This website tells about phase II of the National Holodomor-Genocide Museum construction project

The Holodomor Museum Fund has presented an updated crowdfunding platform Grains of Truth, with a new function of Holodomor victims search by name and/or population centre. Sprout the Grains of Truth: find your family in the Holodomor victims Martyrology, an interactive event in partnership with Vsi.Svoi shop, was held in the heart of the capital, Khreschatyk.

19 volumes of the National Book of Memory of the 1932–1933 Holodomor Victims were fully digitised for the online database. The Martyrology contains information on 805,000+ names of Holodomor-Genocide victims from 17 Ukrainian Oblasts where the Soviet regime was annihilating Ukrainian peasantry. From now on, anyone who wishes can get truthful information about Holodomor victims on the Grains of Truth platform at any time. Search can be done by family name or population centre.

At the event, the full digitised National Book of Remembrance was officially handed over for use to the National Holodomor-Genocide Museum.

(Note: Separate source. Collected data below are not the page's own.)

**config.mk**
```make
export PLATFORM = sky130hd
export DESIGN_NAME = cvxif_copro_responder
export DESIGN_NICKNAME = d
export VERILOG_FILES = /design/src/rtl/cvxif_copro_responder.sv
export SDC_FILE = /design/constraint.sdc
export NUM_CORES = 2
export LEC_CHECK = 0
export BUFFER_PORTS_ARGS = -buffer_cell sky130_fd_sc_hd__buf_2
export CORE_ASPECT_RATIO = 0.7
export CORE_MARGIN = 2
export CORE_UTILIZATION = 45
export DETAILED_ROUTE_END_ITERATION = 16
export PLACE_DENSITY = 0.59
export SYNTH_ARGS = -nofsm -noshare
export SYNTH_HDL_FRONTEND = slang
export SYNTH_SLANG_ARGS = --single-unit
```
**constraint.sdc**
```tcl
create_clock -name clk_i -period 11 [get_ports clk_i]
set_input_delay 0.55 -clock clk_i [delete_from_list [all_inputs] [get_ports clk_i]]
set_output_delay 0.55 -clock clk_i [all_outputs]
set_load 0.005 [all_outputs]
```
**src/rtl/cvxif_copro_responder.sv**
```systemverilog
// CV-X-IF responder for the example coprocessor: decodes custom-3 ADD/NOP/MUL,
// executes them and returns results in order through a small result FIFO.
module cvxif_copro_responder #(
   parameter int XLEN        = 32,
   parameter int X_ID_WIDTH  = 4,
   parameter int HART_W      = 1,
   parameter int RES_DEPTH   = 4,
   parameter int MUL_LATENCY = 3
) (
   input  logic                  clk_i,
   input  logic                  rst_i,
   input  logic                  issue_valid_i,
   output logic                  issue_ready_o,
   input  logic [31:0]           issue_instr_i,
   input  logic [HART_W-1:0]     issue_hartid_i,
   input  logic [X_ID_WIDTH-1:0] issue_id_i,
   input  logic [XLEN-1:0]       issue_rs1_i,
   input  logic [XLEN-1:0]       issue_rs2_i,
   output logic                  issue_accept_o,
   output logic                  issue_writeback_o,
   output logic                  result_valid_o,
   input  logic                  result_ready_i,
   output logic [HART_W-1:0]     result_hartid_o,
   output logic [X_ID_WIDTH-1:0] result_id_o,
   output logic [4:0]            result_rd_o,
   output logic                  result_we_o,
   output logic [XLEN-1:0]       result_data_o
);

   localparam logic [6:0] OPC_CUSTOM3 = 7'b1111011;
   localparam int PTR_W = (RES_DEPTH > 1) ? $clog2(RES_DEPTH) : 1;
   localparam int CNT_W = PTR_W + 1;
   localparam int LAT_W = $clog2(MUL_LATENCY + 1);

   typedef struct packed {
      logic [HART_W-1:0]     hartid;
      logic [X_ID_WIDTH-1:0] id;
      logic [4:0]            rd;
      logic                  we;
      logic [XLEN-1:0]       data;
   } res_t;

   typedef enum logic {IDLE, BUSY} state_t;

   state_t state_q, state_d;

   logic             dec_valid, dec_mul, dec_we;
   logic [2:0]       funct3;
   logic             issue_hs;
   logic [XLEN-1:0]  add_sum;
   logic             unused_instr_bits;

   logic [XLEN-1:0]       mul_a, mul_b;
   logic [HART_W-1:0]     mul_hartid;
   logic [X_ID_WIDTH-1:0] mul_id;
   logic [4:0]            mul_rd;
   logic [XLEN-1:0]       mul_prod;
   logic [LAT_W-1:0]      cnt_q;
   logic                  mul_start;

   res_t             fifo_mem [RES_DEPTH];
   logic [PTR_W-1:0] wr_ptr, rd_ptr;
   logic [CNT_W-1:0] count;
   logic             push, pop, res_show;
   res_t             push_entry, head;

   // ---------------------------------------------------------------- decode
   assign funct3            = issue_instr_i[14:12];
   assign unused_instr_bits = ^issue_instr_i[24:15];

   always_comb begin
      dec_valid = 1'b0;
      dec_mul   = 1'b0;
      dec_we    = 1'b0;
      if (issue_instr_i[6:0] == OPC_CUSTOM3 && issue_instr_i[31:25] == 7'd0) begin
         case (funct3)
            3'b000: begin dec_valid = 1'b1; dec_we = 1'b1; end
            3'b001: begin dec_valid = 1'b1; end
            3'b010: begin dec_valid = 1'b1; dec_we = 1'b1; dec_mul = 1'b1; end
            default: ;
         endcase
      end
   end

   assign issue_accept_o    = dec_valid;
   assign issue_writeback_o = dec_we;

   // Reset gates ready combinationally so nothing is taken in the reset cycle.
   assign issue_ready_o = !rst_i && (state_q == IDLE) && (count < CNT_W'(RES_DEPTH));
   assign issue_hs      = issue_valid_i && issue_ready_o;
   assign add_sum       = issue_rs1_i + issue_rs2_i;
   assign mul_prod      = mul_a * mul_b;

   // ------------------------------------------------------------ exec FSM
   always_comb begin
      state_d    = state_q;
      push       = 1'b0;
      mul_start  = 1'b0;
      push_entry = '0;
      case (state_q)
         IDLE: begin
            if (issue_hs && dec_valid) begin
               if (dec_mul) begin
                  mul_start = 1'b1;
                  state_d   = BUSY;
               end else begin
                  push              = 1'b1;
                  push_entry.hartid = issue_hartid_i;
                  push_entry.id     = issue_id_i;
                  push_entry.rd     = issue_instr_i[11:7];
                  push_entry.we     = dec_we;
                  push_entry.data   = dec_we ? add_sum : '0;
               end
            end
         end
         BUSY: begin
            if (cnt_q == LAT_W'(1)) begin
               push              = 1'b1;
               push_entry.hartid = mul_hartid;
               push_entry.id     = mul_id;
               push_entry.rd     = mul_rd;
               push_entry.we     = 1'b1;
               push_entry.data   = mul_prod;
               state_d           = IDLE;
            end
         end
         default: state_d = IDLE;
      endcase
   end

   always_ff @(posedge clk_i) begin
      if (rst_i) begin
         state_q    <= IDLE;
         cnt_q      <= '0;
         mul_a      <= '0;
         mul_b      <= '0;
         mul_hartid <= '0;
         mul_id     <= '0;
         mul_rd     <= '0;
      end else begin
         state_q <= state_d;
         if (mul_start) begin
            cnt_q      <= LAT_W'(MUL_LATENCY - 1);
            mul_a      <= issue_rs1_i;
            mul_b      <= issue_rs2_i;
            mul_hartid <= issue_hartid_i;
            mul_id     <= issue_id_i;
            mul_rd     <= issue_instr_i[11:7];
         end else if (state_q == BUSY) begin
            cnt_q <= cnt_q - LAT_W'(1);
         end
      end
   end

   // ---------------------------------------------------------- result FIFO
   // The MUL accept already required a free slot and nothing else pushes while
   // BUSY, so the completion push can never overflow.
   assign res_show       = !rst_i && (count != '0);
   assign pop            = res_show && result_ready_i;
   assign head           = res_show ? fifo_mem[rd_ptr] : '0;
   assign result_valid_o  = res_show;
   assign result_hartid_o = head.hartid;
   assign result_id_o     = head.id;
   assign result_rd_o     = head.rd;
   assign result_we_o     = head.we;
   assign result_data_o   = head.data;

   always_ff @(posedge clk_i) begin
      if (push) fifo_mem[wr_ptr] <= push_entry;
   end

   always_ff @(posedge clk_i) begin
      if (rst_i) begin
         wr_ptr <= '0;
         rd_ptr <= '0;
         count  <= '0;
      end else begin
         if (push) wr_ptr <= wr_ptr + PTR_W'(1);
         if (pop)  rd_ptr <= rd_ptr + PTR_W'(1);
         case ({push, pop})
            2'b10:   count <= count + CNT_W'(1);
            2'b01:   count <= count - CNT_W'(1);
            default: count <= count;
         endcase
      end
   end

endmodule

```
; ---- Word-level counts from Yosys, hierarchy flattened
; Memory sizes are Yosys's and may differ from the RTL's. A register that Yosys moved wholly into a read port is not among the register bits.
; Cells that the tools add are included.
[word_totals]
reg_bits = 84
ram_bits = 172
input_bits = 105
out_inout_bits = 47
wordCells = 71
n_memories = 1
[classes]
n_addsub = 6
mul = 1
magnitude_cmp = 1
n_eq_ne = 6
mux = 28
n_bitwise = 1
n_reduce_logical = 16
[memory_table]
columns = name, words, width, rd, rd_clocked_by_memory_dff, wr, line_no
row1 = fifo_mem, 4, 43, 1, 1, 1, 61  ; res_t fifo_mem [RES_DEPTH];
[ops]
columns = cell, n
row1 = 2-to-1 mux 43 bit, 4
row2 = case mux 43 bit (2 select lines), 1
row3 = adder 32 bit, 1
row4 = multiplier 32 x 32 -> 32 bit, 1
row5 = 2-to-1 mux 32 bit, 1
row6 = 2-to-1 mux 1 bit, 15
row7 = 2-to-1 mux 2 bit, 4
row8 = equality test 7 bit (second input constant), 1
row9 = logical AND 1 bit, 7
row10 = zero test 7 bit, 1
row11 = case mux 3 bit (2 select lines), 1
row12 = adder 2 x 1 -> 2 bit (second input constant), 2
row13 = equality test 2 x 1 -> 1 bit (second input constant), 2
row14 = case mux 1 bit (2 select lines), 2
row15 = nonzero test 2 bit, 2
row16 = OR reduction 2 bit, 2
row17 = adder 3 x 1 -> 3 bit (second input constant), 1
row18 = equality test 3 x 1 -> 1 bit (second input constant), 1
row19 = equality test 3 x 2 -> 1 bit (second input constant), 1
row20 = zero test 3 bit, 1
row21 = less-than comparator 3 bit (second input constant), 1
row22 = nonzero test 3 bit, 1
row23 = OR reduction 3 bit, 1
row24 = subtractor 3 x 1 -> 3 bit (second input constant), 1
row25 = other kinds (4), 4

; ---- Depth between registers and ports, before layout
[depth]
word_depth = 9
mapped_depth = 27
depth_no_buf = 25

; ---- Worst setup path after synthesis
; No wires, ideal clock.
[synth_timing]
kind = flip-flop to flip-flop
start = register mul_b[4]
end = memory fifo_mem[0][30] (netlist name) (data pin)
setup_time_ns = 0.286
arrival_ns = 6.604
required_ns = 10.714
path_slack_ns = 4.110
path_stages_with_launch = 26
path_buffers = 2
synth_period_minus_slack_ns = 6.890
path_cell_list = dfxtp_1 > clkbuf_1 > clkbuf_1 > and2_1 > fa_1 > inv_1 > fa_1 > fa_1 > fa_1 > inv_1 > fa_1 > inv_1 > fa_1 > inv_1 > fa_1 > fa_1 > ha_1 > a21o_1 > a21o_1 > a221oi_1 > o21ai_1 > nor2_1 > o31ai_1 > o22ai_1 > xor2_1 > o22ai_1
[synth_rtl]
columns = item, line_no
row1 = "start, declared", 53  ; logic [XLEN-1:0] mul_a, mul_b;
row2 = "start signal, assigned", 145  ; mul_b <= issue_rs2_i;
row3 = "end, declared", 61

==> results.md <==
| Metric | This run |
|---|---|
| Result of the run | finished, final reports clean |
| Main flop type after synthesis | edfxtp_1 |
| Crit path capture type | register |
| Number of CTS-inserted buffers | 23 |
| Maximum net fanout on the critical path | 18 |
| Count of final setup violators | 0 |
| Antenna violations before repair | 2 |
| Detailed router's first-iteration violation count | 1480 |
| Total routing resource utilization after global routing | 24.7% |
| Peak supply drop | 119 µV |
| Via count of the first global-routing pass | 20.0k |
| Number of standard-cell rows in the floorplan | 75 |
| CP required | 11260 ps |
| Effective utilization at floorplan | 45.5% |
| Number of levels the H-tree was split into | 1 |
| Clock network power share | 43.0% |
| Maximum frequency from static timing analysis | 124 MHz |
| Crit-path slowest cell | dfxtp_1 |
| Post-cts sizing count | 0 |
| Max-capacitance violation count | 0 |
| Number of vias per cell | 5.36 |
| Detailed-router iteration count before antenna repair | 7 |
| Slowest cell delay on critical path | 970 ps |
| Synth Instances | 2701 |
| Worst slew pin tran | 1080 ps |
| Final weighted congestion in routability-driven placement | 0.927 |
| TritonCTS clock tree | built |
| Tcrit/Tclk final | 73.1% |
| Die Wd | 298 µm |
| Combinational cell fraction of total power | 7.4% |
| Synthesized netlist net count | 3376 |
| Cts-stage hold buffer count | 0 |
| Count of buffers from port buffering | 141 |
| Post-DR wirelength/cell | 20.9 µm |
| Insertion delay of the later-clocked pin in the worst-skew pair | 550 ps |
| DRC viols | 0 |
| Hold violation total from the final report | 0 |
| Global route overflow | 0 |
| Path type of the worst setup path | register to register |
| Internal power | 1.58 mW |
| Max Slew Vio Count | 0 |
| Post-detailed-placement half-perimeter wirelength | 57200 µm |
| Area added between synthesis and finish | 8.64% |
| Clock Tree Buf Depth | 3 |
| Proportion of power drawn by flip-flops and latches | 49.6% |
| Sum of negative setup slack | 0 ps |
| Largest clock skew in the final design | 21.2 ps |
| Net switching power of the design | 476 µW |
| Placeable Area | 0.0599 mm² |
| Total power divided by cell area | 69.6 mW/mm² |
| Routed via count | 19.3k |
| Net switching fraction of the power | 23.1% |
| Number of warnings printed during yosys synthesis | 0 |
| Cell variety after synth | 61 |
| Post-Syn Area per Cell | 10.1 µm² |
| Die H | 210 µm |
| Ordered cell list for the critical path | and2_1, fa_1, inv_1, fa_1, fa_1, fa_1, inv_1, fa_1, inv_1, fa_1, inv_1, fa_1, fa_1, ha_1, a21o_1, a21o_1, a221oi_1, o21ai_1, nor2_1, o21bai_1, a21oi_1, xor2_1, o22ai_1 |
| Combined area of all synthesized cells | 0.0272 mm² |
| RSZ-0062 raised after global routing | false |
| Total die area | 0.0626 mm² |
| Wire length of the first global-routing pass | 118000 µm |
| Clk sinks | 258 |
| Number of placed cells counting well taps | 3549 |
| Share of synthesized area occupied by flip-flops and latches | 25.3% |
| Layout Cells excl Fill | 3593 |
| Number of enable flip-flop cells after synthesis | 172 |
| Final antenna-violating net count | 0 |
| Final critical path time including I/O delays and setup | 8040 ps |
| Number of placed I/O pins | 152 |
| Fraction of registers with async set/reset | 0% |
| Detailed-route wire length | 75000 µm |
| Total setup buffers inserted after CTS | 0 |
| Data arrival time at the worst-slack endpoint | 8300 ps |
| Leakage power | 13.1 nW |
| Clock-pin slew on the worst setup and hold paths | 70 ps |
| Number of flip-flops and latches in the synthesized netlist | 258 |
| Most used cell along the critical path | fa_1 |
| Startpoint type of the worst setup path | register |
| Relative slew margins | 28.1% |
| Fraction of layout instances using a drive strength above 1 | 9.99% |
| Cell at the root of the clock tree | clkbuf_16 |
| Total number of nets in the final design | 3441 |
| Maximum number of pins on one net before global-route repair | 88 |
| Hold Crit Class | input pin to register |
[synth_stat cells (7+ instances only)]
| master | count | area [µm²] |
|---|---|---|
| a211oi_1 | 10 | 75.1 |
| a21o_1 | 22 | 165 |
| a21oi_1 | 123 | 616 |
| a22o_1 | 12 | 105 |
| and2_1 | 333 | 2080 |
| buf_1 | 8 | 30.0 |
| clkbuf_1 | 132 | 495 |
| dfxtp_1 | 86 | 1720 |
| edfxtp_1 | 172 | 5160 |
| fa_1 | 410 | 8210 |
| ha_1 | 160 | 2000 |
| inv_1 | 410 | 1540 |
| mux4_2 | 43 | 968 |
| nand2_1 | 418 | 1570 |
| nand2b_1 | 8 | 50.1 |
| nand3_1 | 13 | 65.1 |
| nor2_1 | 50 | 188 |
| nor2b_1 | 9 | 56.3 |
| nor3_1 | 14 | 70.1 |
| o21a_1 | 8 | 60.1 |
| o21ai_0 | 20 | 100 |
| o21ai_1 | 12 | 60.1 |
| o21bai_1 | 7 | 52.6 |
| o22ai_1 | 27 | 169 |
| o31ai_1 | 7 | 52.6 |
| xnor2_1 | 83 | 727 |
| xor2_1 | 32 | 280 |
[cell usage in the layout, fill, tap and decap left out, drive strengths merged, types with 10 or more instances in the layout]
cell type / count
nand3: 13
nor2: 50
a21o: 22
edfxtp: 172
dfxtp: 86
o21ai: 33
xor2: 32
a21oi: 124
inv: 412
a211oi: 11
a22o: 12
nand2: 418
and2: 333
clkbuf: 30
ha: 160
buf: 183
nor3: 14
nor2b: 10
fa: 410
xnor2: 83
o22ai: 27
mux4: 43
[critical path: cells and delay by family, from the launching register on]
kind / cells / cell delay, ps
compound gates: 7 / 1340
fa+ha+maj: 9 / 4150
buf+inv: 4 / 240
flops: 1 / 970
simple gates: 2 / 710
xor+xnor: 1 / 360
[stage by stage]
stage	area, µm²	hold slack, ps	total power [mW]	utilization [%]	setup WS, ps
floorplan	27200	432	1.13	-	4110
global placement	28800	438	1.19	48.1	3190
detailed placement	28800	444	1.19	48.1	3120
CTS	29600	229	2.07	49.4	3080
global route	29600	241	2.12	49.4	2640
finish	29600	254	2.06	49.4	2960
[power groups by stage]
stage | Sequential, mW | Combinational, mW | Clock (mW)
2_1_floorplan | 1.04 | 0.0875 | 0
3_3_place_gp | 1.04 | 0.144 | 0
3_5_place_dp | 1.04 | 0.147 | 0
4_1_cts | 1.02 | 0.148 | 0.901
5_1_grt | 1.02 | 0.163 | 0.939
6_report | 1.02 | 0.152 | 0.886
[cell families after synthesis]
group	count (synthesis)	share of synthesized area [%]
buffers and inverters	553	7.63
flip-flops	258	25.3
AND/OR/NAND/NOR	880	15.9
adder cells (fa/ha/maj)	570	37.5
XOR/XNOR	115	3.70
AO/OA/AOI/OAI	280	6.40
multiplexers	45	3.63
[layout make-up]
type / instances / area [µm²]
diodes: 2 / 5.00
clock buffers: 30 / 632
clock inverters: 12 / 178
fillers: 5593 / 30300
inverters: 410 / 1540
multi-input cells: 1890 / 18300
flip-flops and latches: 258 / 6890
well taps: 808 / 1010
repair buffers: 183 / 1020
[metal layers]
layer | share of wire, % | up-vias | GRT usage, %
met5 | 0 | - | 0
met4 | 1.8 | 0 | 4.47
met3 | 7.2 | 74 | 3.40
met2 | 44 | 665 | 37.3
met1 | 47 | 9853 | 38.2
li1 | - | 8665 | -
[final timing paths]
kind,start,endpoint,slack (ps),cells past startpoint
max,mul_a[15],fifo_mem[2][24],2960,23
min,issue_id_i[2],mul_id[2],250,3
max reg2reg,mul_a[15],fifo_mem[2][24],2960,23
min reg2reg,mul_id[1],mul_id[1],450,2
[sequential cells by signal, summed over array words and instances (netlist names), named ones only]
register and cells:
rd_ptr 2, wr_ptr 2, mul_b 32, state_q 1, mul_hartid 1, count 3
mul_a 32, mul_rd 5, fifo_mem 172, cnt_q 2, mul_id 4
(Power assumes the default switching activity.)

The crowdfunding platform Grains of Truth is based on the philosophy of commemorating each of the millions of Holodomor victims, as every grain is individual. For decades this information was being destroyed and concealed, and now it is ‘sprouting’ along with the open grains. You can ‘sprout’ a grain of truth by making a donation in any bearable amount to commemorate a victim, whose name, after almost a century of hushing up, will see the light again.

Yuliya Novobranets, creator and manager of the Grains of Truth project, tells how the Martyrology search works:

“Any user can enter a name of the victim or the population centre in the search engine from the Grains of Truth platform home page and learn the history of their kin in the times of 1932–33 Holodomor. Information about Holodomor-Genocide victims is taken from the Martyrology compiled in 2008 as part of the government project National Book of Remembrance of the 1932–33 Holodomor Victims in Ukraine.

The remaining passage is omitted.